Notably, even before the passage of the CARES Act, financial regulators had directed financial institutions to “work constructively with borrowers and other customers in affected communities.” See Joint FED/FDIC/OCC/CFPB/NCUA News Release 2020-30 (March 9, 2020). In doing so, however, the regulators did not define or provide other guidance relating to what would or would not amount to “constructive” work with borrowers. In this ever changing and uncertain environment, the standard for non-federal student loans is likely to be informed, at a minimum, by the provisions of the CARES Act applicable to federal student loans.
As written, the CARES Act automatically suspends payments on covered loans until September 30, 2020, and provides that interest shall not accrue during the suspension. To the extent possible under the existing circumstances, servicers of non-federal student loans should promptly notify borrowers about any similar relief they may be able to provide to borrowers and the requirements for obtaining such relief. Examples may include, but are not limited to:
- Income-driven repayment plans,
- Forbearances, or
- Deferments.
Servicers of private student loans should also take into account, if possible, a borrower’s inability to satisfy any loss mitigation requirements during the course of the pandemic.
The Act also provides that suspended payments for federal student loans are deemed to have been made for purposes of any loan forgiveness or rehabilitation program the borrower may have been qualified or seeking. Particularly, under the CARES Act, the suspended payments on federal student loans will be treated as if they were timely regularly scheduled payments for credit reporting purposes. Because of the general obligation to only report accurate information under the Fair Credit Reporting Act, that option is not likely available to non-federal student loan servicers. See 15 U.S.C. § 1681s-2(a). It also remains unclear whether the Coronavirus pandemic constitutes a “natural disaster” for credit reporting purposes. Absent further guidance, furnishers of information relating to non-federal student loans should consider temporarily suppressing credit reporting relating to affected borrowers in the absence of any affirmative requirement that reporting continue.
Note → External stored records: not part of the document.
This design comes from an exercise in tuning for small area, a short achievable clock period and few clock cycles on the open sky130 flow, not from production work. At most, simulation tests tie the RTL to the original design; equivalence was not proved. For runs 1 and 4, only the layout was checked, not whether the RTL still works.

==> flow/config.mk <==
export PLATFORM = sky130hd
export DESIGN_NAME = cordic_core
export DESIGN_NICKNAME = cordic_core
export VERILOG_FILES = /design/flow/design.v
export SDC_FILE = /design/flow/constraint.sdc
export NUM_CORES = 4
export LEC_CHECK = 0
export ABC_AREA = 1
export CAP_MARGIN = 20
export CORE_MARGIN = 2
export CORE_UTILIZATION = 40
export SLEW_MARGIN = 20
==> flow/constraint.sdc <==
create_clock -name core_clock -period 12.0 [get_ports {clk}]
set_input_delay 2.4000 -clock core_clock [delete_from_list [all_inputs] [get_ports {clk}]]
set_output_delay 2.4000 -clock core_clock [all_outputs]
set_load 0.01 [all_outputs]
==> flow/design.v <==
`timescale 1ns / 1ps
module cordic_core(input clk, input rst, input start, input [3:0] func, input [15:0] op1, input [15:0] op2,
    output busy, output done, output [31:0] result);
    reg busy_r, done_r;
    reg prep, first;
    reg [1:0] pst;
    reg [3:0] f;
    reg m_cir, m_asn, m_acs, m_hro, m_hve;
    reg [3:0] cnt;
    reg signed [15:0] x, y, t;
    reg [15:0] z;
    reg r16, rhi;
    reg lt, zsg, ypos;
    assign busy = busy_r;
    assign done = done_r;
    assign result = {{15{rhi}}, r16, z};
    wire circular = (f[3:1] == 3'd0) | (f[3:1] == 3'd1);
    wire m_ln = f[3];
    wire m_hrot = (f == 4'd4) | (f == 4'd5) | (f == 4'd6);
    reg [15:0] rom;
    always @(*)
    begin
        if(circular)
            case(cnt)
                4'd0: rom = 16'b0011001001000011;
                4'd1: rom = 16'b0001110110101100;
                4'd2: rom = 16'b0000111110101101;
                4'd3: rom = 16'b0000011111110101;
                4'd4: rom = 16'b0000001111111110;
                4'd5: rom = 16'b0000000111111111;
                4'd6: rom = 16'b0000000011111111;
                4'd7: rom = 16'b0000000001111111;
                4'd8: rom = 16'b0000000000111111;
                4'd9: rom = 16'b0000000000011111;
                4'd10: rom = 16'b0000000000001111;
                4'd11: rom = 16'b0000000000000111;
                4'd12: rom = 16'b0000000000000011;
                4'd13: rom = 16'b0000000000000001;
                default: rom = 16'd0;
            endcase
        else if(m_ln)
            case(cnt)
                4'd1: rom = 16'b0100011001001110;
                4'd2: rom = 16'b0010000010110000;
                4'd3: rom = 16'b0001000000010100;
                4'd4: rom = 16'b0000100000000010;
                4'd5: rom = 16'b0000010000000000;
                4'd6: rom = 16'b0000001000000000;
                4'd7: rom = 16'b0000000100000000;
                4'd8: rom = 16'b0000000010000000;
                4'd9: rom = 16'b0000000001000000;
                4'd10: rom = 16'b0000000000100000;
                4'd11: rom = 16'b0000000000010000;
                4'd12: rom = 16'b0000000000001000;
                4'd13: rom = 16'b0000000000000100;
                4'd14: rom = 16'b0000000000000010;
                default: rom = 16'd0;
            endcase
        else
            case(cnt)
                4'd1: rom = 16'b0010001100100111;
                4'd2: rom = 16'b0001000001011000;
                4'd3: rom = 16'b0000100000001010;
                4'd4: rom = 16'b0000010000000001;
                4'd5: rom = 16'b0000001000000000;
                4'd6: rom = 16'b0000000100000000;
                4'd7: rom = 16'b0000000010000000;
                4'd8: rom = 16'b0000000001000000;
                4'd9: rom = 16'b0000000000100000;
                4'd10: rom = 16'b0000000000010000;
                4'd11: rom = 16'b0000000000001000;
                4'd12: rom = 16'b0000000000000100;
                4'd13: rom = 16'b0000000000000010;
                4'd14: rom = 16'b0000000000000001;
                default: rom = 16'd0;
            endcase
    end
    wire d0 = ~t[15] & (t != 16'd0);
    wire mc = ({x[1:0], 4'd0} < x[5:0]);
    wire pp1 = (pst == 2'd2);
    wire sub_x = (m_cir & y[15]) | (m_asn & lt) | (m_acs & lt) | (m_hro & zsg) | (m_hve & ypos) | pp1;
    wire sub_y = (m_cir & ~y[15]) | (m_asn & ~lt) | (m_acs & ~lt) | (m_hro & zsg) | (m_hve & ypos);
    wire sub_z = (m_cir & y[15]) | (m_asn & ~lt) | (m_acs & lt) | (m_hro & ~zsg) | (m_hve & ~ypos);
    wire cin_x = pp1 ? ~mc : sub_x;
    wire signed [15:0] xs = x >>> cnt;
    wire signed [15:0] ys = y >>> cnt;
    wire [16:0] zs = first ? {1'b0, (m_hrot ? t : 16'h0000)} : {r16, z};
    wire [15:0] yb = xs ^ {16{sub_y}};
    wire [17:0] xn2 = {x[15], x, 1'b1} + {({ys[15], ys} ^ {17{sub_x}}), cin_x};
    wire [16:0] yn2 = {y, 1'b1} + {yb, sub_y};
    wire [17:0] zn2 = {zs, 1'b1} + {({1'b0, rom} ^ {17{sub_z}}), sub_z};
    wire [16:0] xn = xn2[17:1];
    wire [15:0] yn = yn2[16:1];
    wire [16:0] zn = zn2[17:1];
    wire [15:0] zk = {y[14:0] | yb[14:0], sub_y};
    wire yn_zero = &(~(y ^ yb ^ zk));
    wire ypos_next = ~yn[15] & ~yn_zero;
    wire [16:0] ca = {y[15], y};
    wire [16:0] cb = {xs[15], xs} ^ {17{~lt}};
    wire [16:0] cc = ~{t[15], t};
    wire [16:0] cs_s = ca ^ cb ^ cc;
    wire [16:0] cs_c = (ca & cb) | (ca & cc) | (cb & cc);
    wire [17:0] cs_v = {cs_s, 1'b1} + {cs_c[15:0], 1'b1, ~lt};
    wire lt_next = cs_v[17];
    wire lt_first = d0 ? (t > 16'sh26DD) : (t > -16'sh26DD);
    wire [15:0] yprep = {x[15:14] - 2'b01, x[13:0]};
    wire last = (f == 4'd0 || f[3:1] == 3'd1) ? (cnt == 4'd13) :
                ((f == 4'd7 || m_ln) ? (cnt == 4'd14) : (cnt == 4'd15));
    always @(posedge clk)
    begin
        if(rst)
        begin
            busy_r <= 0;
            done_r <= 0;
            prep <= 0;
            first <= 0;
            pst <= 0;
        end
        else if(!busy_r)
        begin
            if(start)
            begin
                busy_r <= 1;
                done_r <= 0;
                prep <= func[3];
                first <= 1;
                pst <= 0;
            end
        end
        else if(prep)
            prep <= 0;
        else if(pst != 2'd0)
        begin
            pst <= pst + 2'd1;
            if(pst == 2'd3)
            begin
                busy_r <= 0;
                done_r <= 1;
            end
        end
        else
        begin
            first <= 0;
            if(last)
            begin
                if(f == 4'd1)
                    pst <= 2'd1;
                else if(f == 4'd6)
                    pst <= 2'd3;
                else
                begin
                    busy_r <= 0;
                    done_r <= 1;
                end
            end
        end
    end
    always @(posedge clk)
    begin
        if(!busy_r)
        begin
            x <= op1;
            y <= op2;
            t <= op1;
            f <= func;
            m_cir <= (func[3:1] == 3'd0);
            m_acs <= (func[3:1] == 3'd1) & ~func[0];
            m_asn <= (func[3:1] == 3'd1) & func[0];
            m_hro <= (func[3:1] == 3'd2) | (func[3:0] == 4'd6);
            m_hve <= (func[3:0] == 4'd7) | func[3];
            zsg <= op1[15];
            ypos <= ~op2[15] & (op2 != 16'd0);
            cnt <= {3'd0, func[3] | func[2]};
        end
        else if(prep)
        begin
            x <= {x[15:14] + 2'b01, x[13:0]};
            y <= yprep;
            ypos <= ~yprep[15] & (yprep != 16'd0);
        end
        else if(pst == 2'd1)
        begin
            y <= x;
            cnt <= 4'd6;
        end
        else if(pst == 2'd2)
        begin
            x <= xn[15:0];
            cnt <= 4'd2;
        end
        else if(pst == 2'd3)
        begin
            r16 <= xn[16];
            if(f == 4'd1)
            begin
                z <= xn[16:1];
                rhi <= xn[16];
            end
            else
            begin
                z <= xn[15:0];
                rhi <= 0;
            end
        end
        else
        begin
            cnt <= cnt + 4'd1;
            lt <= first ? lt_first : lt_next;
            zsg <= zn[15];
            ypos <= ypos_next;
            r16 <= m_ln & zn[16];
            rhi <= 0;
            if(first && (m_asn || m_acs))
            begin
                x <= 16'h26DD;
                y <= d0 ? 16'h26DD : -16'sh26DD;
                if(m_acs)
                    z <= d0 ? 16'h6487 - 16'h3243 : 16'h6487 + 16'h3243;
                else
                    z <= d0 ? 16'h3243 : -16'sh3243;
            end
            else
            begin
                if(first && m_hro)
                begin
                    if(f == 4'd5)
                    begin
                        x <= zsg ? -16'sh2800 : 16'sh2800;
                        y <= 16'h5000;
                    end
                    else
                    begin
                        x <= 16'h5000;
                        y <= zsg ? -16'sh2800 : 16'sh2800;
                    end
                end
                else
                begin
                    x <= xn[15:0];
                    y <= yn;
                end
                z <= zn[15:0];
            end
            if(last)
            begin
                if(f == 4'd1 || f == 4'd6)
                begin
                    m_cir <= 0;
                    m_hro <= 0;
                end
                if(f == 4'd4 || f == 4'd5)
                    z <= xn[15:0];
            end
        end
    end
endmodule
==> flow/flow/run.sh <==
#!/bin/bash
# Standard synthesis, then the standard layout with repair_timing aiming for a larger setup margin.
set -euo pipefail
bash standard.sh synth > flow_synth.log 2>&1
bash standard.sh SETUP_SLACK_MARGIN=8.5 TNS_END_PERCENT=0 SETUP_MOVE_SEQUENCE=unbuffer,sizeup,swap SKIP_GATE_CLONING=1 finish > flow_layout.log 2>&1
==> flow/standard.sh <==
#!/bin/bash
# synth_recipe.tcl (not shown) runs the flow's synth.tcl, then flattens the netlist and writes it again
# the make line also repeats each setting of config.mk as NAME=value (left out here)
make -C /OpenROAD-flow-scripts/flow DESIGN_CONFIG=/design/flow/config.mk WORK_HOME=/design/flow/orfs CLKGATE_MAP_FILE= SYNTH_SCRIPT=/design/flow/synth_recipe.tcl "${@:-finish}"
==> results of run 1 <==
cell type report:
| cell class | count | area [um^2] |
|---|---|---|
| clock buffers | 9 | 225 |
| well taps | 378 | 473 |
| repair buffers | 83 | 820 |
| diodes | 1 | 2.50 |
| multi-input cells | 1252 | 7910 |
| inverters | 184 | 721 |
| clock inverters | 7 | 80.1 |
| flip-flops and latches | 88 | 2560 |
| fillers | 2866 | 14800 |
timing repair:
action / in CTS / in global routing
endpoints found under the setup margin: 84 / 105
pin swaps: 25 / 29
resized for setup: 86 / 28
cells in the mapped netlist, types with 19 or more instances:
| master | number |
|---|---|
| sky130_fd_sc_hd__nor2_1 | 114 |
| sky130_fd_sc_hd__nand2_1 | 385 |
| sky130_fd_sc_hd__nor3_1 | 22 |
| sky130_fd_sc_hd__ha_1 | 98 |
| sky130_fd_sc_hd__a21oi_1 | 112 |
| sky130_fd_sc_hd__xor2_1 | 68 |
| sky130_fd_sc_hd__o211ai_1 | 21 |
| sky130_fd_sc_hd__clkbuf_1 | 42 |
| sky130_fd_sc_hd__buf_4 | 19 |
| sky130_fd_sc_hd__xnor2_1 | 26 |
| sky130_fd_sc_hd__edfxtp_1 | 79 |
| sky130_fd_sc_hd__nand3_1 | 75 |
| sky130_fd_sc_hd__inv_1 | 174 |
| sky130_fd_sc_hd__o21ai_0 | 155 |
layer usage:
layer	GRT usage [%]	up-vias	wire, um
li1	-	5418	-
met1	41.0	5328	18700
met2	47.4	597	19300
met3	3.72	117	3390
met4	13.0	0	1930
met5	0	-	0
state kept, by name, summed over array words and instances, names as in the netlist, 2 cells and up:
signal / count
cnt: 4
f: 4
pst: 2
t: 16
x: 16
y: 16
z: 16
worst paths after layout:
check | start | end | slack [ps]
max | cnt[0] | z[9] | 7850
min | done_r | done_r | 510
max reg2reg | cnt[0] | z[9] | 7850
min reg2reg | done_r | done_r | 510
logic make-up after synthesis:
family	count (synthesis)	share of synthesized area [%]
AND/OR/NAND/NOR	656	25.2
flip-flops	88	23.0
multiplexers	3	0.270
XOR/XNOR	94	7.41
buffers and inverters	262	9.98
adder cells (fa/ha/maj)	116	14.3
AO/OA/AOI/OAI	383	19.9
through the flow:
step / worst slack, ps / cells / area [um^2] / utilization, %
after global routing: 7630 / 2001 / 12800 / 46.4
after CTS: 7970 / 2001 / 12700 / 46.1
after detailed placement: 7110 / 1985 / 12000 / 43.7
final: 7850 / 2002 / 12800 / 46.4
after global placement: 7030 / 1985 / 12000 / 43.7
after floorplan: 8490 / 1602 / 11200 / -
worst reg2reg max path, cell delays in order, from the launching register on:
cell	delay (ps)
sky130_fd_sc_hd__edfxtp_1	650
sky130_fd_sc_hd__buf_12	300
sky130_fd_sc_hd__nand2_1	80
sky130_fd_sc_hd__o21ai_1	140
sky130_fd_sc_hd__mux2i_1	170
sky130_fd_sc_hd__a221oi_1	380
sky130_fd_sc_hd__nand2_1	140
sky130_fd_sc_hd__xnor2_1	190
sky130_fd_sc_hd__ha_1	370
sky130_fd_sc_hd__nand2_1	90
sky130_fd_sc_hd__nor3_1	210
sky130_fd_sc_hd__nand2_1	100
sky130_fd_sc_hd__o21ai_2	220
sky130_fd_sc_hd__inv_1	50
sky130_fd_sc_hd__o21ai_0	200
sky130_fd_sc_hd__xnor2_1	270
sky130_fd_sc_hd__nand2_1	100
sky130_fd_sc_hd__o211ai_1	100
sky130_fd_sc_hd__o21ai_0	100
==> impl_metrics.yaml, run 1 <==
run_status:
  run_status: "no timing/DRC/antenna violations"
clock_network:
  clkSlewWorstSetupHoldPaths_ps: 70
  max-clock-path-buffers: 2
  numClockSinks: 88
  post_cts.repair.setup_buffers: 0
  cts_hold_buffers: 0
  clock_latency_ps: 360
  root_buffer: "sky130_fd_sc_hd__clkbuf_16"
  cts_tree: "yes"
  htree_num_levels: 3
  cts-buffers-inserted: 9
worst_setup_path:
  worstSetupPathType: "reg2reg"
  kind_of_cell_adding_the_most_delay_to_the_critical_path: "compound AO/OA/AOI/OAI gates"
  critical_path_cell_count: 18
  cp_data_arrival_time_ps: 4220
  critPathLaunchType: "flop"
  worst_path_most_repeated_cell: "sky130_fd_sc_hd__nand2_1"
  worstSetupEndpointType: "flop"
  cp_cell_sequence: "buf_12 -> nand2_1 -> o21ai_1 -> mux2i_1 -> a221oi_1 -> nand2_1 -> xnor2_1 -> ha_1 -> nand2_1 -> nor3_1 -> nand2_1 -> o21ai_2 -> inv_1 -> o21ai_0 -> xnor2_1 -> nand2_1 -> o211ai_1 -> o21ai_0"
  worst_path_max_delay_cell: "sky130_fd_sc_hd__edfxtp_1"
  required_ps: 12070
  worst-r2r-cell-count: 18
  cp.buffers_inverters: 2
  timing.critical_path.fanout_max: 50
  critical-path-max-stage-delay_ps: 650
synthesis:
  async_reset_ff_share_pct: 0
  ys_seq_elements: 88
  mappedNetlistArea_um2: 11100
  ys_dominant_reg_cell: "sky130_fd_sc_hd__edfxtp_1"
  count_of_cell_types_in_the_netlist: 60
  synth_enable_flop_cells: 79
  syn-instance-count: 1602
  ys_top_cells_by_area: "sky130_fd_sc_hd__edfxtp_1 21%, sky130_fd_sc_hd__nand2_1 13%, sky130_fd_sc_hd__ha_1 11%"
  ys.warnings.count: 1
  synth_top_cell_by_area: "sky130_fd_sc_hd__edfxtp_1"
  synthesis.nets: 1757
  yosysSeqAreaShare_pct: 23.0
  synthDominantCellAreaShare_pct: 21.3
  syn_avg_cell_area_um2: 6.94
placement:
  finalWeightedCongestion: 0.978
  hpwl_um: 34900
  port-buffer-count: 72
min_path:
  hold_depth: 1
  hp-class: "reg2reg"
route:
  drt-pass1-iter-count: 5
  routed_wire_length_per_instance_um: 21.6
  detail-route-antenna-nets: 0
  drtIter0Drc: 1331
  post_drt_via_cell_ratio: 5.72
  dr_total_vias: 11500
  wirelength_um: 43300
  drc_violation_count_after_routing: 0
timing:
  fin_skew_ps: 12.5
  final_min_period_over_clock_period_pct: 34.6
  grt_setup_unrepaired: "true"
  timing_worst_slew_pin_value_ps: 1110
  post-route-min-period_ps: 4150
  setup_viol_count_final: 0
  timing_max_transition_violations_final: 0
  fin_hold_ws_ps: 510
  tns_ps: 0
  report.final.hold_viol_count: 0
  clock.fmax_mhz: 241
  maxSlewHeadroom_pct: 25.9
final_layout:
  finish.net_count: 1773
  layout-drive-gt1-share_pct: 9.67
  syn_to_final_growth_pct: 15.1
  final_cell_mix: "377 x sky130_fd_sc_hd__nand2_1, 170 x sky130_fd_sc_hd__inv_1, 113 x sky130_fd_sc_hd__o21ai_0"
  commonest_non_fill_non_tap_cell_in_the_layout: "sky130_fd_sc_hd__nand2_1"
global_routing:
  grt_antenna_before_repair: 1
  first_global_vias: 10900
  grt_max_degree: 51
  total_congestion_overflow_after_global_routing: 0
  global_route.usage.total_pct: 29.9
  wire_length_of_the_first_global_routing_pass_um: 65300
floorplanning:
  die_w_um: 171
  rows: 61
  core-area_um2: 27600
  io_pins: 73
  fp.dieH_um: 171
  die_ar_um2: 29100
  initial_utilization_pct: 40.3
job:
  max_cap_viol_count: 0
==> inputs of run 2 (changes only) <==
--- a/flow/design.v
+++ b/flow/design.v
@@ -2,7 +2,7 @@
 module cordic_core(input clk, input rst, input start, input [3:0] func, input [15:0] op1, input [15:0] op2,
     output busy, output done, output [31:0] result);
     reg busy_r, done_r;
-    reg prep, first;
+    reg first;
     reg [1:0] pst;
     reg [3:0] f;
     reg m_cir, m_asn, m_acs, m_hro, m_hve;
@@ -103,7 +103,8 @@
     wire [17:0] cs_v = {cs_s, 1'b1} + {cs_c[15:0], 1'b1, ~lt};
     wire lt_next = cs_v[17];
     wire lt_first = d0 ? (t > 16'sh26DD) : (t > -16'sh26DD);
-    wire [15:0] yprep = {x[15:14] - 2'b01, x[13:0]};
+    wire [15:0] xln = {op1[15:14] + 2'b01, op1[13:0]};
+    wire [15:0] yln = {op1[15:14] - 2'b01, op1[13:0]};
     wire last = (f == 4'd0 || f[3:1] == 3'd1) ? (cnt == 4'd13) :
                 ((f == 4'd7 || m_ln) ? (cnt == 4'd14) : (cnt == 4'd15));
     always @(posedge clk)
@@ -112,7 +113,6 @@
         begin
             busy_r <= 0;
             done_r <= 0;
-            prep <= 0;
             first <= 0;
             pst <= 0;
         end
@@ -122,13 +122,10 @@
             begin
                 busy_r <= 1;
                 done_r <= 0;
-                prep <= func[3];
                 first <= 1;
                 pst <= 0;
             end
         end
-        else if(prep)
-            prep <= 0;
         else if(pst != 2'd0)
         begin
             pst <= pst + 2'd1;
@@ -159,8 +156,8 @@
     begin
         if(!busy_r)
         begin
-            x <= op1;
-            y <= op2;
+            x <= func[3] ? xln : op1;
+            y <= func[3] ? yln : op2;
             t <= op1;
             f <= func;
             m_cir <= (func[3:1] == 3'd0);
@@ -169,14 +166,8 @@
             m_hro <= (func[3:1] == 3'd2) | (func[3:0] == 4'd6);
             m_hve <= (func[3:0] == 4'd7) | func[3];
             zsg <= op1[15];
-            ypos <= ~op2[15] & (op2 != 16'd0);
+            ypos <= func[3] ? (~yln[15] & (yln != 16'd0)) : (~op2[15] & (op2 != 16'd0));
             cnt <= {3'd0, func[3] | func[2]};
-        end
-        else if(prep)
-        begin
-            x <= {x[15:14] + 2'b01, x[13:0]};
-            y <= yprep;
-            ypos <= ~yprep[15] & (yprep != 16'd0);
         end
         else if(pst == 2'd1)
         begin
==> flow/flow/run.sh (replaced) <==
#!/bin/bash
# Standard synthesis, then the standard layout with repair_timing aiming for a larger setup margin.
set -euo pipefail
bash standard.sh synth > flow_synth.log 2>&1
bash standard.sh SETUP_SLACK_MARGIN=8.5 TNS_END_PERCENT=0 RECOVER_POWER=100 finish > flow_layout.log 2>&1
==> run 2 against run 1 <==
Effect of this change:
- now fails the layout checks on max-capacitance violations, max-slew violations
- worst setup slack worse by 1300 ps
- final area up 8.1%
- routed wire length up 12%
- fmax fell by 24%
- flip-flop and latch count down 1
- die area up 1.2%
- synthesized cell count grew 1.6%
- critical path type unchanged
Lastly, the Act also prohibits involuntary collection activity, such as garnishment proceedings, relating to federal student loans. To the extent those activities remain ongoing with respect to non-federal student loans, both prudence and goodwill suggest that those proceedings be suspended during the ongoing crisis.
- Partner
Mark Tyson is a member of the firm's Financial Services Litigation and Appellate practice groups where he focuses his practice on defending claims under the Truth-in-Lending Act, the Home Ownership and Equity Protection Act, the ...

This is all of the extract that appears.